CANEGROWERS in Queensland will lead development of a new world-class best practice system, in a move described by a Canegrowers spokesperson as a “game changer” for the industry.
The project puts the responsibility of developing the new international standard for sustainable sugarcane production squarely in the court of industry, moving away from the regulation put on sugarcane growers to shore up the green vote in the 2009 State election, said Canegrowers chief executive officer Steve Greenwood.
“This project will change the face of the Australian sugarcane industry,” he said.
“Who better to drive a rock-solid system than the agronomists, researchers, scientists, and sugarcane stakeholders who have an international reputation for leading the world in proactive technology and practices for sustainable sugarcane growing?
“Canegrowers will be charged with driving a system which will be internationally held up as the one to follow; rooted in the science - about practical profitable and sustainable farming, not red tape and rhetoric.
“Regulation will be stripped back as the industry sets up its own world-class best practice system and demonstrates it has met milestones put in place by the government under the agreement signed on Monday.”
In the lead up to the State election earlier this year, Canegrowers had sought the removal of “burdensome regulations” from sugarcane growers, lobbying for the industry to be tasked with developing its own best management practice system.
“It is pleasing to see that the incoming government has listened and started a large-scale project to deliver on its election promise to reduce red and green tape,” said Mr Greenwood.

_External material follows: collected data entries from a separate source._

### src/source/cpuIsaPkg.sv
`default_nettype none

package cpuIsaPkg;

    localparam int dataWidth = 16;

    typedef logic [dataWidth-1:0] word_t;   // Data and address word

    typedef logic [3:0] aluFunc_t;

    // ALU function codes, anything not listed adds
    localparam aluFunc_t aluAdd = 4'b0000;
    localparam aluFunc_t aluAnd = 4'b0001;
    localparam aluFunc_t aluSub = 4'b0010;
    localparam aluFunc_t aluOr = 4'b0011;
    localparam aluFunc_t aluMulRsvd = 4'b0100;   // Old multiply, illegal in A-type
    localparam aluFunc_t aluXor = 4'b1100;
    localparam aluFunc_t aluShl = 4'b1101;
    localparam aluFunc_t aluShr = 4'b1110;
    localparam aluFunc_t aluPassB = 4'b1111;

    // Register source codes
    localparam logic [1:0] regZero = 2'd0;
    localparam logic [1:0] regA = 2'd1;
    localparam logic [1:0] regB = 2'd2;
    localparam logic [1:0] regC = 2'd3;

    // Destination codes, 5 to 7 are illegal
    localparam logic [2:0] destNone = 3'd0;   // SP for I-type, flags for POP
    localparam logic [2:0] destA = 3'd1;
    localparam logic [2:0] destB = 3'd2;
    localparam logic [2:0] destC = 3'd3;
    localparam logic [2:0] destMemA = 3'd4;

    // Instruction classes
    localparam logic [3:0] clsA = 4'b0000;
    localparam logic [3:0] clsF = 4'b0010;   // Also needs bit 8 clear
    localparam logic [3:0] clsStack = 4'b0011;
    localparam logic [1:0] clsI = 2'b01;
    localparam logic [1:0] clsJ = 2'b11;

    // Stack operation, bits 8:7
    localparam logic [1:0] stackPush = 2'b00;
    localparam logic [1:0] stackPop = 2'b01;

    localparam word_t stackTop = 16'hFF00;

    // Carry sits at bit 0 so the F-type condition index 0 picks it
    typedef struct packed {
        logic zero;
        logic negative;
        logic overflow;
        logic carry;
    } flags_t;

    typedef struct packed {
        logic [3:0] cls;
        logic [2:0] src;   // Also F-type wanted value and flag index
        aluFunc_t func;   // Bits 8:7 select the stack operation
        logic [1:0] src2;
        logic [2:0] dest;
    } instrReg_t;

    typedef struct packed {
        logic [1:0] cls;
        logic [1:0] funcLo;
        logic [2:0] rd;   // Source and destination of I-type
        logic funcHi;
        logic [7:0] imm;   // Also F-type offset
    } instrImm_t;

    typedef union packed {
        instrReg_t regView;
        instrImm_t immView;
    } instr_t;

endpackage

`default_nettype wire

### src/source/cpuCtrlPkg.sv
`default_nettype none

package cpuCtrlPkg;

    // Step used for PC increment and stack pointer moves
    localparam cpuIsaPkg::word_t stepOne = 16'd1;

    typedef enum logic [2:0] {
        stStart,
        stFetch,
        stExecute,
        stPush2,
        stPop2,
        stHalt
    } ctrlState_t;

    // Memory address source
    typedef enum logic [1:0] {
        addrPc,
        addrA,
        addrSp,
        addrAlu
    } addrSel_t;

    // ALU operand source, first four follow the register codes
    typedef enum logic [2:0] {
        opndZero,
        opndA,
        opndB,
        opndC,
        opndSp,
        opndPc,
        opndMem,
        opndImm
    } opndSel_t;

    typedef struct packed {
        cpuIsaPkg::aluFunc_t func;
        opndSel_t selA;
        opndSel_t selB;
        cpuIsaPkg::word_t imm;   // Sign-extended immediate or offset
        addrSel_t addrSel;
        logic enA;
        logic enB;
        logic enC;
        logic enPC;
        logic enSP;
        logic enF;
        logic enMem;   // Latch readData into the memory-value register
        logic flagSrc;   // Set to load flags from result[3:0]
        logic re;
        logic we;
        logic initStack;   // SP gets stackTop instead of the result
    } ctrlBundle_t;

endpackage

`default_nettype wire

### src/source/cpuAlu.sv
`timescale 1ns/100ps
`default_nettype none

module cpuAlu (
    input wire cpuCtrlPkg::ctrlBundle_t ctrl,
    input wire cpuIsaPkg::word_t opA,
    input wire cpuIsaPkg::word_t opB,
    output cpuIsaPkg::word_t result,
    output cpuIsaPkg::flags_t aluFlags
);
    import cpuIsaPkg::*;

    logic [dataWidth:0] sum;
    logic [dataWidth:0] diff;   // Top bit is the borrow
    logic addOvf;
    logic subOvf;

    assign sum = {1'b0, opA} + {1'b0, opB};
    assign diff = {1'b0, opA} - {1'b0, opB};
    assign addOvf = (opA[dataWidth-1] == opB[dataWidth-1])
        && (sum[dataWidth-1] != opA[dataWidth-1]);
    assign subOvf = (opA[dataWidth-1] != opB[dataWidth-1])
        && (diff[dataWidth-1] != opA[dataWidth-1]);

    always_comb begin
        aluFlags.carry = 1'b0;
        aluFlags.overflow = 1'b0;
        case (ctrl.func)
            aluSub: begin
                result = diff[dataWidth-1:0];
                aluFlags.carry = diff[dataWidth];
                aluFlags.overflow = subOvf;
            end
            aluAnd: result = opA & opB;
            aluOr: result = opA | opB;
            aluXor: result = opA ^ opB;
            aluShl: result = opA << opB[3:0];
            aluShr: result = opA >> opB[3:0];   // Logical shift
            aluPassB: result = opB;
            default: begin   // Add and every spare code
                result = sum[dataWidth-1:0];
                aluFlags.carry = sum[dataWidth];
                aluFlags.overflow = addOvf;
            end
        endcase
        aluFlags.negative = result[dataWidth-1];
        aluFlags.zero = result == '0;
    end

endmodule

`default_nettype wire

### src/source/cpuController.sv
`timescale 1ns/100ps
`default_nettype none

module cpuController (
    input wire clk,
    input wire rst,
    input wire cpuIsaPkg::word_t readData,
    input wire cpuIsaPkg::flags_t flags,
    output cpuCtrlPkg::ctrlBundle_t ctrl,
    output logic halted
);
    import cpuIsaPkg::*;
    import cpuCtrlPkg::*;

    ctrlState_t state;
    ctrlState_t nextState;
    instr_t ir;
    instr_t cur;   // Word being decoded in this cycle
    logic isA;
    logic isI;
    logic isJ;
    logic isF;
    logic isPush;
    logic isPop;
    logic fTaken;
    logic [13:0] jumpOfs;
    word_t immWord;

    function automatic opndSel_t regOpnd(logic [1:0] code);
        opndSel_t sel;
        sel = opndZero;
        case (code)
            regZero: sel = opndZero;
            regA: sel = opndA;
            regB: sel = opndB;
            regC: sel = opndC;
        endcase
        return sel;
    endfunction

    // Register or memory-at-A destination, code 0 is left to the caller
    function automatic ctrlBundle_t applyDest(ctrlBundle_t b, logic [2:0] dest);
        ctrlBundle_t r;
        r = b;
        case (dest)
            destA: r.enA = 1'b1;
            destB: r.enB = 1'b1;
            destC: r.enC = 1'b1;
            destMemA: begin
                r.we = 1'b1;
                r.addrSel = addrA;
            end
            default: ;
        endcase
        return r;
    endfunction

    // In fetch the new word comes straight off the bus
    assign cur = (state == stFetch) ? instr_t'(readData) : ir;

    assign isA = cur.regView.cls == clsA && !cur.regView.src[2]
        && cur.regView.dest <= destMemA && cur.regView.func != aluMulRsvd;
    assign isI = cur.immView.cls == clsI && (!cur.immView.rd[2]
        || (cur.immView.rd == destMemA && cur.immView.funcHi
            && cur.immView.funcLo == 2'b11));   // Immediate store at A
    assign isJ = cur.immView.cls == clsJ;
    assign isF = cur.regView.cls == clsF && !cur.immView.funcHi;
    assign isPush = cur.regView.cls == clsStack && cur.regView.func[3:2] == stackPush
        && !cur.regView.src[2];
    assign isPop = cur.regView.cls == clsStack && cur.regView.func[3:2] == stackPop
        && cur.regView.src <= destMemA;
    assign fTaken = flags[cur.regView.src[1:0]] == cur.regView.src[2];

    assign jumpOfs = {cur.immView.funcLo, cur.immView.rd, cur.immView.funcHi, cur.immView.imm};
    assign immWord = isJ ? {{2{jumpOfs[13]}}, jumpOfs}
                         : {{8{cur.immView.imm[7]}}, cur.immView.imm};

    assign halted = state == stHalt;

    always_ff @(posedge clk) begin
        if (rst) begin
            state <= stStart;
        end else begin
            state <= nextState;
        end
    end

    always_ff @(posedge clk) begin
        if (state == stFetch) ir <= readData;
    end

    always_comb begin
        nextState = stHalt;   // Illegal words and halt end up here
        case (state)
            stStart: nextState = stFetch;
            stFetch: begin
                if (isA || isI || isJ || isPush || isPop || (isF && fTaken)) begin
                    nextState = stExecute;
                end else if (isF) begin
                    nextState = stFetch;   // Branch not taken
                end
            end
            stExecute: begin
                if (isPush) nextState = stPush2;
                else if (isPop) nextState = stPop2;
                else nextState = stFetch;
            end
            stPush2, stPop2: nextState = stFetch;
            default: nextState = stHalt;
        endcase
    end

    always_comb begin
        ctrl = '0;
        case (state)
            stStart: begin   // Zero operands give PC = 0
                ctrl.initStack = 1'b1;
                ctrl.enSP = 1'b1;
                ctrl.enPC = 1'b1;
            end
            stFetch: begin
                ctrl.re = 1'b1;
                ctrl.addrSel = addrPc;
                ctrl.func = aluAdd;
                ctrl.selA = opndPc;
                ctrl.selB = opndImm;
                ctrl.imm = stepOne;
                ctrl.enPC = 1'b1;
            end
            stExecute: begin
                ctrl.imm = immWord;
                if (isA) begin
                    ctrl.func = cur.regView.func;
                    ctrl.selA = regOpnd(cur.regView.src[1:0]);
                    ctrl.selB = regOpnd(cur.regView.src2);
                    ctrl.enF = |cur;   // NOP keeps the flags
                    ctrl = applyDest(ctrl, cur.regView.dest);
                end else if (isI) begin
                    ctrl.func = {{2{cur.immView.funcHi}}, cur.immView.funcLo};
                    ctrl.selA = (cur.immView.rd == destNone) ? opndSp
                                                             : regOpnd(cur.immView.rd[1:0]);
                    ctrl.selB = opndImm;
                    ctrl.enF = 1'b1;
                    ctrl.enSP = cur.immView.rd == destNone;
                    ctrl = applyDest(ctrl, cur.immView.rd);
                end else if (isPush) begin
                    ctrl.func = aluAdd;
                    ctrl.selA = regOpnd(cur.regView.src[1:0]);
                    ctrl.we = 1'b1;
                    ctrl.addrSel = addrSp;
                end else if (isPop) begin   // Read at SP + 1
                    ctrl.func = aluAdd;
                    ctrl.selA = opndSp;
                    ctrl.selB = opndImm;
                    ctrl.imm = stepOne;
                    ctrl.enSP = 1'b1;
                    ctrl.re = 1'b1;
                    ctrl.addrSel = addrAlu;
                    ctrl.enMem = 1'b1;
                end else begin   // J-type or taken F-type
                    ctrl.func = aluAdd;
                    ctrl.selA = opndPc;
                    ctrl.selB = opndImm;
                    ctrl.enPC = 1'b1;
                end
            end
            stPush2: begin
                ctrl.func = aluSub;
                ctrl.selA = opndSp;
                ctrl.selB = opndImm;
                ctrl.imm = stepOne;
                ctrl.enSP = 1'b1;
            end
            stPop2: begin
                ctrl.func = aluAdd;
                ctrl.selA = opndMem;
                ctrl.flagSrc = 1'b1;
                ctrl.enF = cur.regView.src == destNone;
                ctrl = applyDest(ctrl, cur.regView.src);
            end
            default: ;
        endcase
        if (rst) ctrl = '0;   // No strobes or enables in reset
    end

    // Bus strobes are exclusive in every state
    assert property (@(posedge clk) disable iff (rst) !(ctrl.re && ctrl.we));

    // Only reset brings the core out of halt
    assert property (@(posedge clk) disable iff (rst) state == stHalt |=> state == stHalt);

endmodule

`default_nettype wire

### src/source/cpuCore.sv
`timescale 1ns/100ps
`default_nettype none

module cpuCore (
    input wire clk,
    input wire rst,
    input wire cpuIsaPkg::word_t readData,
    output cpuIsaPkg::word_t memAddr,
    output cpuIsaPkg::word_t writeData,
    output logic re,
    output logic we,
    output logic halted
);
    import cpuIsaPkg::*;
    import cpuCtrlPkg::*;

    ctrlBundle_t ctrl;
    word_t opA;
    word_t opB;
    word_t result;
    flags_t aluFlags;
    flags_t flags;   // Flag register, for branch decisions

    cpuController u_cpuController (
        .clk(clk),
        .rst(rst),
        .readData(readData),
        .flags(flags),
        .ctrl(ctrl),
        .halted(halted)
    );

    cpuRegisters u_cpuRegisters (
        .clk(clk),
        .rst(rst),
        .ctrl(ctrl),
        .result(result),
        .aluFlags(aluFlags),
        .readData(readData),
        .opA(opA),
        .opB(opB),
        .memAddr(memAddr),
        .flags(flags)
    );

    cpuAlu u_cpuAlu (
        .ctrl(ctrl),
        .opA(opA),
        .opB(opB),
        .result(result),
        .aluFlags(aluFlags)
    );

    assign writeData = result;   // Stores always carry the ALU result
    assign re = ctrl.re;
    assign we = ctrl.we;

endmodule

`default_nettype wire

### src/source/cpuRegisters.sv
`timescale 1ns/100ps
`default_nettype none

module cpuRegisters (
    input wire clk,
    input wire rst,
    input wire cpuCtrlPkg::ctrlBundle_t ctrl,
    input wire cpuIsaPkg::word_t result,
    input wire cpuIsaPkg::flags_t aluFlags,
    input wire cpuIsaPkg::word_t readData,
    output cpuIsaPkg::word_t opA,
    output cpuIsaPkg::word_t opB,
    output cpuIsaPkg::word_t memAddr,
    output cpuIsaPkg::flags_t flags
);
    import cpuIsaPkg::*;
    import cpuCtrlPkg::*;

    word_t aReg;
    word_t bReg;
    word_t cReg;
    word_t pcReg;
    word_t spReg;
    word_t memVal;   // Value latched by POP
    flags_t flagReg;

    function automatic word_t pickOpnd(opndSel_t sel);
        word_t v;
        case (sel)
            opndA: v = aReg;
            opndB: v = bReg;
            opndC: v = cReg;
            opndSp: v = spReg;
            opndPc: v = pcReg;
            opndMem: v = memVal;
            opndImm: v = ctrl.imm;
            default: v = '0;   // Zero register
        endcase
        return v;
    endfunction

    assign opA = pickOpnd(ctrl.selA);
    assign opB = pickOpnd(ctrl.selB);
    assign flags = flagReg;

    always_comb begin
        case (ctrl.addrSel)
            addrA: memAddr = aReg;
            addrSp: memAddr = spReg;
            addrAlu: memAddr = result;   // POP reads at SP + 1
            default: memAddr = pcReg;
        endcase
    end

    // General registers and flags start from zero
    always_ff @(posedge clk) begin
        if (rst) begin
            aReg <= '0;
            bReg <= '0;
            cReg <= '0;
            flagReg <= '0;
        end else begin
            if (ctrl.enA) aReg <= result;
            if (ctrl.enB) bReg <= result;
            if (ctrl.enC) cReg <= result;
            if (ctrl.enF) flagReg <= ctrl.flagSrc ? flags_t'(result[3:0]) : aluFlags;
        end
    end

    // PC and SP are set up by the start state
    always_ff @(posedge clk) begin
        if (ctrl.enPC) pcReg <= result;
        if (ctrl.enSP) spReg <= ctrl.initStack ? stackTop : result;
        if (ctrl.enMem) memVal <= readData;
    end

    assert property (@(posedge clk) disable iff (rst)
        (ctrl.enSP && ctrl.enPC) |-> ctrl.initStack);

    // Memory value is consumed right after the POP read
    assert property (@(posedge clk) disable iff (rst)
        (ctrl.selA == opndMem || ctrl.selB == opndMem) |-> $past(ctrl.enMem));

endmodule

`default_nettype wire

Canegrowers has secured $3.5 million for development of a best management practices (BMP) program, with full roll out of the BMP scheduled for December 2014. Minister for Environment and Heritage Protection Andrew Powell made the announcement at the Canegrowers Queensland board meeting on Monday, to 21 directors representing every major sugarcane growing region in Queensland.
Mr Greenwood said for the first time, Queenslanders will be able to clearly see the green credentials of this iconic industry – one which remains the lifeblood of many regional communities along the coast.
“This project will see Canegrowers drive and implement a robust system for the sugarcane industry, which will provide watertight assurance to the community that our cane industry is leading the world in productive, profitable and environmentally sustainable farming,” he said.
“Our farmers live and work in some beautiful areas, and they drove the change to improve their environmental performance over the past 30 years which is now evident along coastal Queensland.
“Adopting the latest technology and practices is not easy but the sugarcane industry has done it. They’ve had some tight years with low prices and cyclones, floods and droughts; but regardless, cane growers have stepped up to a point where their international counterparts recognise them as world’s best.”
A proactive federal government program known as Reef Rescue has accelerated the change exponentially in the past three years by helping growers afford the transition to new practices sooner than they otherwise would have been able. In three short years, for every dollar contributed by the government, a third of the State’s sugarcane growers have put in two; resulting in $113 million dollars’ worth of on-farm projects focused on practice change for water quality outcomes in nutrient, sediment and chemicals.
“Now we have a golden opportunity to develop a system to show Australia exactly how far we’ve come - to develop a system Australians can take pride in on a global scale.”